Aber Joachim blieb doch, den Rücken an den Fensterrahmen gelehnt, unbeweglich sitzen, sein Blick ruhte wie gebannt auf Agnete. Noch niemals war sie ihm so entzückend vorgekommen, als jetzt hier, wie sie, vom hellen Mondlicht übergossen, bleich vor ihm stand, mit ihren großen, zärtlichen und scheuen Augen und dem silberschimmernden Haar, das wie bei einer Madonna über Schultern und Hals herabwallte, bis herunter zu den schlanken Lenden. In diesem Augenblicke fühlte er wie noch nie zuvor des Mannes ewige, schwärmerische Anbetung des Unberührten bei der Frau, der Jungfräulichkeit des jungen Mädchens. Sie war sein – er liebte sie von ganzer Seele, er sehnte sich nach ihr mit jedem Blutstropfen, jedem Nerv seines starken jugendlichen Körpers. Die Nacht und die Einsamkeit vereinigte sie – aber doch streckte er seine Hand nicht nach ihr aus und zog sie nicht an sich, obgleich sie nur eine Handbreit von ihm entfernt war. Er sank nicht zu ihren Füßen nieder und bestürmte sie nicht mit Bitten, die sie ihm in diesem Augenblick, das wußte er wohl, nicht hätte abschlagen können. Vielleicht war es gerade diese selige Gewißheit, dieses jubelnde Bewußtsein, so heiß geliebt zu sein, das den heißblütigen und unbedachten Lieutenant Skytte rücksichtsvoller und ritterlicher machte, als vielleicht andere Männer an seiner Stelle gewesen wären. Er hätte sich mit größter Leichtigkeit vom Fenstersims aus ins Zimmer schwingen können – aber er widerstand auch dieser Versuchung. Während er sich zum Gehen anschickte, ergriff er Agnetes Hand, die schlaff an ihrer Seite herunterhing, und führte sie zum letztenmal langsam an seine Lippen. Aber er sagte kein Wort, er wußte, er konnte sich nicht mehr auf seine Stimme verlassen. Erst als er wieder unten vor ihrem Fenster stand und die Erde unter seinen Füßen fühlte, flüsterte er ganz leise, daß Agnete ihn kaum hören konnte: »Gott weiß, ob du jemals verstehen wirst, wie sehr ich dich jetzt liebe …« Er neigte sich zum Fenster hinein, die Ellbogen auf das Fensterbrett aufsetzend – er glaubte Agnete im Halbdunkel lächeln zu sehen. Aber sie stand unbeweglich, mit niedergeschlagenen Augen da, still wie eine Madonna unter ihrem herunterfließenden Haar.

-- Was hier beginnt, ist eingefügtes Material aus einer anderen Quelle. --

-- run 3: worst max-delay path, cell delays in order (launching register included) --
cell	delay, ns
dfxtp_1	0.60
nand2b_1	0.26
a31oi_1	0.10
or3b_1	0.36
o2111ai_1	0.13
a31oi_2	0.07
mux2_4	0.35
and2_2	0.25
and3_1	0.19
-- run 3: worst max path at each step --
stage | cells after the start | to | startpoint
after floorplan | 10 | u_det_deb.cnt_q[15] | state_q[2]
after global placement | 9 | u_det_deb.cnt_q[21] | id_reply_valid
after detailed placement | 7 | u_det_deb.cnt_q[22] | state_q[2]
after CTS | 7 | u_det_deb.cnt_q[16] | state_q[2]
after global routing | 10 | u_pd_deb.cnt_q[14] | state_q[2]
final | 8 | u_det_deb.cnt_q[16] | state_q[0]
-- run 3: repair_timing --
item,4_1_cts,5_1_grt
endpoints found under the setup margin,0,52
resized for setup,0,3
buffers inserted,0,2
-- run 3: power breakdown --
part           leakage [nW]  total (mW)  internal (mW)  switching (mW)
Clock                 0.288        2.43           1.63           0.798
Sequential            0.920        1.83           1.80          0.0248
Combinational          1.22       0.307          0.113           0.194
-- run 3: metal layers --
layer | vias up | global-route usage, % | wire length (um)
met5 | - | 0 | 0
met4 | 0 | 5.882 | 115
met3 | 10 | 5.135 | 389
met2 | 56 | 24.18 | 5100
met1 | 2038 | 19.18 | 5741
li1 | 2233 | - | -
### config.mk
export PLATFORM = sky130hd
export DESIGN_NAME = ppdma_regs
export DESIGN_NICKNAME = d
export VERILOG_FILES = /design/src/ppdma_pkg.sv /design/src/ppdma_fifo_if.sv /design/src/ppdma_fifo.sv /design/src/ppdma_pulse.sv /design/src/ppdma_regs.sv
export SDC_FILE = /design/constraint.sdc
export NUM_CORES = 2
export LEC_CHECK = 0
export BUFFER_PORTS_ARGS = -buffer_cell sky130_fd_sc_hd__buf_4
export CAP_MARGIN = 20
export CORE_ASPECT_RATIO = 0.9
export CORE_MARGIN = 8
export CORE_UTILIZATION = 55
export CTS_BUF_LIST = sky130_fd_sc_hd__clkbuf_8
export DETAILED_ROUTE_END_ITERATION = 8
export PLACE_DENSITY = 0.8
export SYNTH_ARGS = -nofsm -noshare
export SYNTH_HDL_FRONTEND = slang
export SYNTH_SLANG_ARGS = --single-unit
### constraint.sdc
create_clock -name mclk -period 3 [get_ports mclk]
set_input_delay 0.15 -clock mclk [delete_from_list [all_inputs] [get_ports mclk]]
set_output_delay 0.15 -clock mclk [all_outputs]
set_load 0.02 [all_outputs]
### src/ppdma_pkg.sv
package ppdma_pkg;

    // ==========================================================
    // Register window offsets (byte addresses, word access)
    localparam logic [4:0] OFF_CTL = 5'h18;
    localparam logic [4:0] OFF_OUT = 5'h1a;
    localparam logic [4:0] OFF_IN = 5'h1c;
    localparam logic [4:0] OFF_MISC = 5'h1c;
    localparam logic [4:0] OFF_IND = 5'h1e;

    // ==========================================================
    // Field positions
    localparam int SEL_LO = 3;
    localparam int SEL_HI = 4;
    localparam int DONE_P_BIT = 8;
    localparam int DONE_S_BIT = 9;
    localparam int MRST_BIT = 14;
    localparam int REQB_BIT = 15;
    localparam int MODE_LO = 0;
    localparam int MODE_HI = 3;
    localparam int MSB_S_BIT = 14;
    localparam int MSB_P_BIT = 15;
    localparam int MODE_RX_BIT = 1;
    localparam int MODE_REQA_BIT = 0;

    // ==========================================================
    // Modes and indirect selectors
    localparam logic [3:0] MODE_LEGACY = 4'h0;
    localparam logic [1:0] MCLS_SILO = 2'h1;
    localparam logic [1:0] MCLS_DMA = 2'h2;
    localparam logic [1:0] IND_BA_P = 2'h0;
    localparam logic [1:0] IND_WC_P = 2'h1;
    localparam logic [1:0] IND_BA_S = 2'h2;
    localparam logic [1:0] IND_WC_S = 2'h3;
    localparam logic [15:0] WORD_ZERO = 16'h0000;
    localparam logic [15:0] WORD_ONE = 16'h0001;

    // ==========================================================
    // Timing and sizes
    localparam int CLK_NS = 100;
    localparam int PULSE_NS = 1000;
    localparam int PULSE_CYC = (PULSE_NS / CLK_NS < 1) ? 1 : PULSE_NS / CLK_NS;
    localparam int PULSE_W = 4;
    localparam logic [PULSE_W-1:0] PULSE_CNT = PULSE_W'(PULSE_CYC);
    localparam int DATA_W = 16;
    localparam int FIFO_DEPTH = 32;

    typedef enum logic [1:0] {
        DMA_IDLE = 2'b01,
        DMA_BUS = 2'b10
    } ppdma_dma_e;

endpackage

### src/ppdma_fifo_if.sv
`timescale 1ns/1ps
interface ppdma_fifo_if #(parameter int W = 16, parameter int AW = 5);
    logic [W-1:0] in_data;
    logic in_valid;
    logic in_ready;
    logic [W-1:0] out_data;
    logic out_valid;
    logic out_ready;
    logic [AW:0] level;
    modport fifo(input in_data, in_valid, out_ready, output in_ready, out_data, out_valid, level);
    modport user(output in_data, in_valid, out_ready, input in_ready, out_data, out_valid, level);
endinterface

### src/ppdma_fifo.sv
`timescale 1ns/1ps
module ppdma_fifo import ppdma_pkg::*; #(
    parameter int WIDTH = 16,
    parameter int DEPTH = 32
) (
    // Clock and reset
    input wire logic mclk,
    input wire logic rst_b,
    // Both FIFO sides
    ppdma_fifo_if.fifo f
);
    localparam int AW = $clog2(DEPTH);
    localparam logic [AW:0] FULL_CNT = (AW+1)'(DEPTH);

    typedef struct packed {
        logic [DEPTH-1:0][WIDTH-1:0] mem;
        logic [AW-1:0] wp;
        logic [AW-1:0] rp;
        logic [AW:0] cnt;
    } ppdma_fifo_s;

    ppdma_fifo_s st_q;
    ppdma_fifo_s st_d;
    logic push;
    logic pop;

    assign f.in_ready = st_q.cnt != FULL_CNT;
    assign f.out_valid = st_q.cnt != '0;
    assign f.out_data = st_q.mem[st_q.rp];
    assign f.level = st_q.cnt;
    assign push = f.in_valid && f.in_ready;
    assign pop = f.out_valid && f.out_ready;

    always_comb begin
        st_d = st_q;
        if (push) begin
            st_d.mem[st_q.wp] = f.in_data;
            st_d.wp = st_q.wp + 1'b1;
        end
        if (pop) begin
            st_d.rp = st_q.rp + 1'b1;
        end
        if (push && !pop) begin
            st_d.cnt = st_q.cnt + 1'b1;
        end else if (pop && !push) begin
            st_d.cnt = st_q.cnt - 1'b1;
        end
    end

    always_ff @(posedge mclk) begin
        if (!rst_b) begin
            st_q <= '0;
        end else begin
            st_q <= st_d;
        end
    end

    // ==========================================================
    // Checks
    fifo_no_over_a: assert property (@(posedge mclk) disable iff (!rst_b)
        push && !pop |=> st_q.cnt == $past(st_q.cnt) + 1'b1 && st_q.cnt <= FULL_CNT)
        else $error("fifo count wrong after push");
endmodule

### src/ppdma_pulse.sv
`timescale 1ns/1ps
module ppdma_pulse import ppdma_pkg::*; #(parameter int N = 4) (
    // Clock and reset
    input wire logic mclk,
    input wire logic rst_b,
    // Triggers and strobes
    input wire logic [N-1:0] trig,
    output logic [N-1:0] pulse
);
    typedef struct packed {
        logic [N-1:0][PULSE_W-1:0] cnt;
        logic [N-1:0][PULSE_W-1:0] run;
    } ppdma_pulse_s;

    ppdma_pulse_s st_q;
    ppdma_pulse_s st_d;
    logic [N-1:0][PULSE_W-1:0] nxt;
    logic [N-1:0][PULSE_W-1:0] nxt_run;

    generate
        for (genvar i = 0; i < N; i++) begin : g_lane
            // Retrigger reloads, so a strobe never ends short
            assign nxt[i] = trig[i] ? PULSE_CNT :
                            (st_q.cnt[i] != '0) ? st_q.cnt[i] - 1'b1 : st_q.cnt[i]; // RULE9
            assign pulse[i] = st_q.cnt[i] != '0;
            // Cycles high so far, saturating at the full width
            assign nxt_run[i] = !pulse[i] ? '0 :
                                (st_q.run[i] != PULSE_CNT) ? st_q.run[i] + 1'b1 : st_q.run[i];
            pulse_width_a: assert property (@(posedge mclk) disable iff (!rst_b) // RULE9
                $fell(pulse[i]) |-> st_q.run[i] == PULSE_CNT)
                else $error("strobe shorter than one microsecond");
        end
    endgenerate

    always_comb begin
        st_d = st_q;
        st_d.cnt = nxt;
        st_d.run = nxt_run;
    end

    always_ff @(posedge mclk) begin
        if (!rst_b) begin
            st_q <= '0;
        end else begin
            st_q <= st_d;
        end
    end
endmodule

### src/ppdma_regs.sv
`timescale 1ns/1ps
// Summary of operation
// RULE1: Primary address register holds bits 16:1; bit 17 is mode register bit 15.
// RULE2: Transfers are word aligned; address bit 0 is always zero.
// RULE3: Secondary address register holds bits 16:1; bit 17 is mode register bit 14.
// RULE4: In DMA mode software loads primary count with buffer length in words.
// RULE5: Any write to primary count clears the primary done flag, control bit 8; a primary completion in the same cycle sets it instead.
// RULE6: Any write to secondary count clears secondary done, control bit 9; a secondary completion in the same cycle sets it instead.
// RULE7: In silo modes primary count reads back the silo occupancy.
// RULE8: Master reset or bus init clears all four indirect registers.
// RULE9: New-word and input-taken strobes are fixed one microsecond high pulses; a retrigger while high reloads the count and stretches the strobe.
// RULE10: Host must not use read-modify-write cycles on port registers.
// RULE11: In legacy mode software leaves undefined control bits clear.
// RULE12: Byte writes act as word writes, except output buffer in legacy mode.
// RULE13: Host issues byte writes only to output buffer in legacy mode.
// RULE14: Window at 0x1E reaches the indirect register chosen by control bits 4:3.
// RULE15: Mode codes select DMA transmit or receive; low bit picks request A or B.
// RULE16: DMA word address is top bit, sixteen register bits and a zero.
module ppdma_regs import ppdma_pkg::*; (
    // Clock and reset
    input wire logic mclk,
    input wire logic rst_b,
    input wire logic bus_init,
    // Host register port
    input wire logic [4:0] bus_addr,
    input wire logic bus_wr,
    input wire logic bus_rd,
    input wire logic bus_byte,
    input wire logic [15:0] bus_wdata,
    output logic [15:0] bus_rdata,
    output logic bus_ack,
    // DMA master port
    output logic dma_req,
    output logic dma_write,
    output logic [17:0] dma_addr,
    output logic [15:0] dma_wdata,
    input wire logic dma_ack,
    input wire logic [15:0] dma_rdata,
    // User device
    input wire logic [15:0] usr_din,
    input wire logic usr_req_a,
    input wire logic usr_req_b,
    output logic [15:0] usr_dout,
    output logic ndr,
    output logic ndr_hi,
    output logic ndr_lo,
    output logic data_taken
);
    typedef struct packed {
        ppdma_dma_e fsm;
        logic [1:0] sel;
        logic done_p;
        logic done_s;
        logic use_s;
        logic [3:0] mode;
        logic msb_p;
        logic msb_s;
        logic [15:0] ba_p;
        logic [15:0] wc_p;
        logic [15:0] ba_s;
        logic [15:0] wc_s;
        logic [15:0] dout;
        logic [15:0] din;
        logic [15:0] rdata;
        logic req_prev;
        logic ack;
    } ppdma_top_s;

    ppdma_top_s st_q;
    ppdma_top_s st_d;
    ppdma_fifo_if #(.W(DATA_W), .AW($clog2(FIFO_DEPTH))) ff ();

    logic [3:0] trig;
    logic [3:0] pulse;
    logic is_silo;
    logic is_dma;
    logic is_rx;
    logic req_now;
    logic req_edge;
    logic hit_ctl;
    logic hit_out;
    logic hit_in;
    logic hit_ind;
    logic set_p;
    logic set_s;
    logic mrst;
    logic fifo_rst_b;
    logic [15:0] act_wc;

    // ==========================================================
    // Mode decode and address decode
    assign is_silo = st_q.mode[MODE_HI:MODE_HI-1] == MCLS_SILO;
    assign is_dma = st_q.mode[MODE_HI:MODE_HI-1] == MCLS_DMA; // RULE15
    assign is_rx = st_q.mode[MODE_RX_BIT];
    assign req_now = st_q.mode[MODE_REQA_BIT] ? usr_req_a : usr_req_b; // RULE15
    assign req_edge = req_now != st_q.req_prev;
    // Address bit 0 never takes part in the decode
    assign hit_ctl = bus_addr[4:1] == OFF_CTL[4:1]; // RULE12
    assign hit_out = bus_addr[4:1] == OFF_OUT[4:1];
    assign hit_in = bus_addr[4:1] == OFF_IN[4:1];
    assign hit_ind = bus_addr[4:1] == OFF_IND[4:1]; // RULE14
    assign act_wc = st_q.use_s ? st_q.wc_s : st_q.wc_p;
    assign fifo_rst_b = rst_b && !bus_init && !mrst;

    // ==========================================================
    // Next state
    always_comb begin
        st_d = st_q;
        trig = '0;
        set_p = 1'b0;
        set_s = 1'b0;
        mrst = 1'b0;
        ff.in_valid = 1'b0;
        ff.in_data = WORD_ZERO;
        ff.out_ready = 1'b0;
        st_d.req_prev = req_now;
        st_d.ack = bus_rd || bus_wr;

        // User handshake: each request transition moves one word
        if (req_edge && st_q.mode != MODE_LEGACY) begin
            if (!is_rx && ff.out_valid && !(is_dma && st_q.fsm == DMA_BUS && is_rx)) begin
                ff.out_ready = 1'b1;
                st_d.dout = ff.out_data;
                trig[2:0] = 3'h7; // RULE9
            end else if (is_rx && ff.in_ready) begin
                ff.in_valid = 1'b1;
                ff.in_data = usr_din;
                trig[3] = 1'b1; // RULE9
            end
        end

        // DMA engine
        case (st_q.fsm)
            DMA_IDLE: begin
                if (is_dma && act_wc != WORD_ZERO && (is_rx ? ff.out_valid : ff.in_ready)) begin // RULE4
                    st_d.fsm = DMA_BUS;
                end
            end
            DMA_BUS: begin
                if (dma_ack) begin
                    if (is_rx) begin
                        ff.out_ready = 1'b1;
                        st_d.din = ff.out_data;
                    end else begin
                        ff.in_valid = 1'b1;
                        ff.in_data = dma_rdata;
                    end
                    if (st_q.use_s) begin
                        st_d.wc_s = st_q.wc_s - WORD_ONE;
                        st_d.ba_s = st_q.ba_s + WORD_ONE;
                        set_s = st_q.wc_s == WORD_ONE;
                    end else begin
                        st_d.wc_p = st_q.wc_p - WORD_ONE; // RULE4
                        st_d.ba_p = st_q.ba_p + WORD_ONE;
                        set_p = st_q.wc_p == WORD_ONE;
                    end
                    if (set_p || set_s) begin
                        st_d.use_s = !st_q.use_s;
                    end
                    st_d.fsm = DMA_IDLE;
                end
            end
            default: begin
                st_d.fsm = DMA_IDLE;
            end
        endcase

        // Host writes; byte cycles carry the whole word except legacy output bytes
        if (bus_wr) begin
            if (hit_ctl) begin
                st_d.sel = bus_wdata[SEL_HI:SEL_LO];
                mrst = bus_wdata[MRST_BIT];
            end else if (hit_in) begin
                st_d.mode = bus_wdata[MODE_HI:MODE_LO];
                st_d.msb_p = bus_wdata[MSB_P_BIT]; // RULE1
                st_d.msb_s = bus_wdata[MSB_S_BIT]; // RULE3
            end else if (hit_out) begin
                if (st_q.mode == MODE_LEGACY && bus_byte) begin
                    if (bus_addr[0]) begin
                        st_d.dout[15:8] = bus_wdata[15:8];
                        trig[1:0] = 2'h3;
                    end else begin
                        st_d.dout[7:0] = bus_wdata[7:0];
                        trig[2] = 1'b1;
                        trig[0] = 1'b1;
                    end
                end else if (is_silo && !is_rx) begin
                    ff.in_valid = 1'b1;
                    ff.in_data = bus_wdata;
                end else begin
                    st_d.dout = bus_wdata; // RULE12
                    if (st_q.mode == MODE_LEGACY) begin
                        trig[2:0] = 3'h7; // RULE9
                    end
                end
            end else if (hit_ind) begin
                case (st_q.sel) // RULE14
                    IND_BA_P: st_d.ba_p = bus_wdata; // RULE1
                    IND_WC_P: begin
                        st_d.wc_p = bus_wdata;
                        st_d.done_p = 1'b0; // RULE5
                    end
                    IND_BA_S: st_d.ba_s = bus_wdata; // RULE3
                    IND_WC_S: begin
                        st_d.wc_s = bus_wdata;
                        st_d.done_s = 1'b0; // RULE6
                    end
                    default: st_d.ba_p = st_q.ba_p;
                endcase
            end
        end

        // Completion beats a clear in the same cycle
        if (set_p) begin
            st_d.done_p = 1'b1;
        end
        if (set_s) begin
            st_d.done_s = 1'b1;
        end

        // Host reads
        st_d.rdata = WORD_ZERO;
        if (bus_rd) begin
            if (hit_ctl) begin
                st_d.rdata[SEL_HI:SEL_LO] = st_q.sel;
                st_d.rdata[DONE_P_BIT] = st_q.done_p;
                st_d.rdata[DONE_S_BIT] = st_q.done_s;
                st_d.rdata[REQB_BIT] = usr_req_b;
            end else if (hit_out) begin
                st_d.rdata = st_q.dout;
            end else if (hit_in) begin
                if (is_silo && is_rx) begin
                    st_d.rdata = ff.out_data;
                    ff.out_ready = ff.out_valid;
                end else if (is_dma && is_rx) begin
                    st_d.rdata = st_q.din;
                end else begin
                    st_d.rdata = usr_din;
                    trig[3] = 1'b1; // RULE9
                end
            end else if (hit_ind) begin
                case (st_q.sel) // RULE14
                    IND_BA_P: st_d.rdata = st_q.ba_p;
                    IND_WC_P: st_d.rdata = is_silo ? 16'(ff.level) : st_q.wc_p; // RULE7
                    IND_BA_S: st_d.rdata = st_q.ba_s;
                    IND_WC_S: st_d.rdata = st_q.wc_s;
                    default: st_d.rdata = WORD_ZERO;
                endcase
            end
        end

        if (bus_init || mrst) begin
            st_d = '0; // RULE8
            st_d.fsm = DMA_IDLE;
            st_d.req_prev = req_now;
            st_d.ack = bus_rd || bus_wr;
            trig = '0;
        end
    end

    always_ff @(posedge mclk) begin
        if (!rst_b) begin
            st_q <= '0;
            st_q.fsm <= DMA_IDLE;
        end else begin
            st_q <= st_d;
        end
    end

    // ==========================================================
    // Outputs
    assign bus_rdata = st_q.rdata;
    assign bus_ack = st_q.ack;
    assign dma_req = st_q.fsm == DMA_BUS;
    assign dma_write = is_rx;
    assign dma_addr = st_q.use_s ? {st_q.msb_s, st_q.ba_s, 1'b0} : {st_q.msb_p, st_q.ba_p, 1'b0}; // RULE16
    assign dma_wdata = ff.out_data;
    assign usr_dout = st_q.dout;
    assign ndr = pulse[0];
    assign ndr_hi = pulse[1];
    assign ndr_lo = pulse[2];
    assign data_taken = pulse[3];

    ppdma_fifo #(.WIDTH(DATA_W), .DEPTH(FIFO_DEPTH)) u_fifo (
        .mclk(mclk),
        .rst_b(fifo_rst_b),
        .f(ff.fifo)
    );

    ppdma_pulse #(.N(4)) u_pulse (
        .mclk(mclk),
        .rst_b(rst_b),
        .trig(trig),
        .pulse(pulse)
    );

    // ==========================================================
    // Checks
    pri_addr_form_a: assert property (@(posedge mclk) disable iff (!rst_b) // RULE1
        dma_req && !st_q.use_s |-> dma_addr == {st_q.msb_p, st_q.ba_p, 1'b0})
        else $error("primary address misformed");
    sec_addr_form_a: assert property (@(posedge mclk) disable iff (!rst_b) // RULE3
        dma_req && st_q.use_s |-> dma_addr[17:1] == {st_q.msb_s, st_q.ba_s})
        else $error("secondary address misformed");
    word_align_a: assert property (@(posedge mclk) disable iff (!rst_b) // RULE2
        dma_req |-> !dma_addr[0])
        else $error("odd dma address");
    count_step_a: assert property (@(posedge mclk) disable iff (!rst_b) // RULE4
        dma_req && dma_ack && !st_q.use_s && !bus_wr && !bus_init |=> st_q.wc_p == $past(st_q.wc_p) - 16'h0001)
        else $error("primary count did not step");
    done_p_clr_a: assert property (@(posedge mclk) disable iff (!rst_b) // RULE5
        bus_wr && hit_ind && st_q.sel == IND_WC_P && !set_p |=> !st_q.done_p)
        else $error("primary done not cleared");
    done_s_clr_a: assert property (@(posedge mclk) disable iff (!rst_b) // RULE6
        bus_wr && hit_ind && st_q.sel == IND_WC_S && !set_s |=> !st_q.done_s)
        else $error("secondary done not cleared");
    silo_level_a: assert property (@(posedge mclk) disable iff (!rst_b) // RULE7
        bus_rd && hit_ind && st_q.sel == IND_WC_P && is_silo && !bus_init |=> bus_rdata == 16'($past(ff.level)))
        else $error("silo occupancy not reported");
    init_clear_a: assert property (@(posedge mclk) disable iff (!rst_b) // RULE8
        bus_init |=> st_q.ba_p == 16'h0000 && st_q.wc_p == 16'h0000 && st_q.ba_s == 16'h0000 && st_q.wc_s == 16'h0000)
        else $error("indirect registers not cleared");
    byte_as_word_a: assert property (@(posedge mclk) disable iff (!rst_b) // RULE12
        bus_wr && bus_byte && hit_ind && st_q.sel == IND_BA_P && !bus_init |=> st_q.ba_p == $past(bus_wdata))
        else $error("byte write not taken as word");
    window_sel_a: assert property (@(posedge mclk) disable iff (!rst_b) // RULE14
        bus_wr && hit_ind && st_q.sel == IND_BA_S && !bus_init |=> st_q.ba_s == $past(bus_wdata) && $stable(st_q.ba_p))
        else $error("indirect window wrong target");
    pace_strobe_a: assert property (@(posedge mclk) disable iff (!rst_b) // RULE15
        is_dma && !is_rx && req_edge && ff.out_valid && !bus_init |=> ##1 ndr && usr_dout == $past(ff.out_data, 2))
        else $error("paced word not delivered");
endmodule
--- config.mk ---
export PLATFORM = sky130hd
export DESIGN_NAME = epwm_ctrl
export DESIGN_NICKNAME = d
export VERILOG_FILES = /design/src/hdl/epwm_ctrl.v
export VERILOG_INCLUDE_DIRS = /design/src /design/src/hdl
export SDC_FILE = /design/constraint.sdc
export NUM_CORES = 1
export LEC_CHECK = 0
export BUFFER_PORTS_ARGS = -buffer_cell sky130_fd_sc_hd__buf_4
export CORE_MARGIN = 2
export CORE_UTILIZATION = 35
export CTS_BUF_LIST = sky130_fd_sc_hd__clkbuf_8 sky130_fd_sc_hd__clkbuf_16
export DETAILED_ROUTE_END_ITERATION = 7
export HOLD_SLACK_MARGIN = 0.1
export PLACE_DENSITY_LB_ADDON = 0.12
export RECOVER_POWER = 100
export SYNTH_ARGS = -nofsm -noshare
export SYNTH_HDL_FRONTEND = slang
export SYNTH_SLANG_ARGS = --single-unit
export TNS_END_PERCENT = 30
--- constraint.sdc ---
create_clock -name clock -period 3.75 [get_ports clock]
set_input_delay 0.75 -clock clock [delete_from_list [all_inputs] [get_ports clock]]
set_output_delay 0.75 -clock clock [all_outputs]
set_load 0.01 [all_outputs]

Joachim grübelte noch lange über dieses flüchtige, geheimnisvolle Lächeln nach, während er, plötzlich in der schwärzesten Laune, verzweifelt und entsetzlich unzufrieden mit sich selbst, durch die feuchte Nacht nach Hause ritt.

Als er gegangen war, stand Agnete noch lange am offenen Fenster mitten im Mondschein da. Einmal erhob sie ihre linke Hand und sah sie an, diese Hand, die Joachim zuletzt geküßt hatte, und führte sie sacht und langsam an ihre Lippen.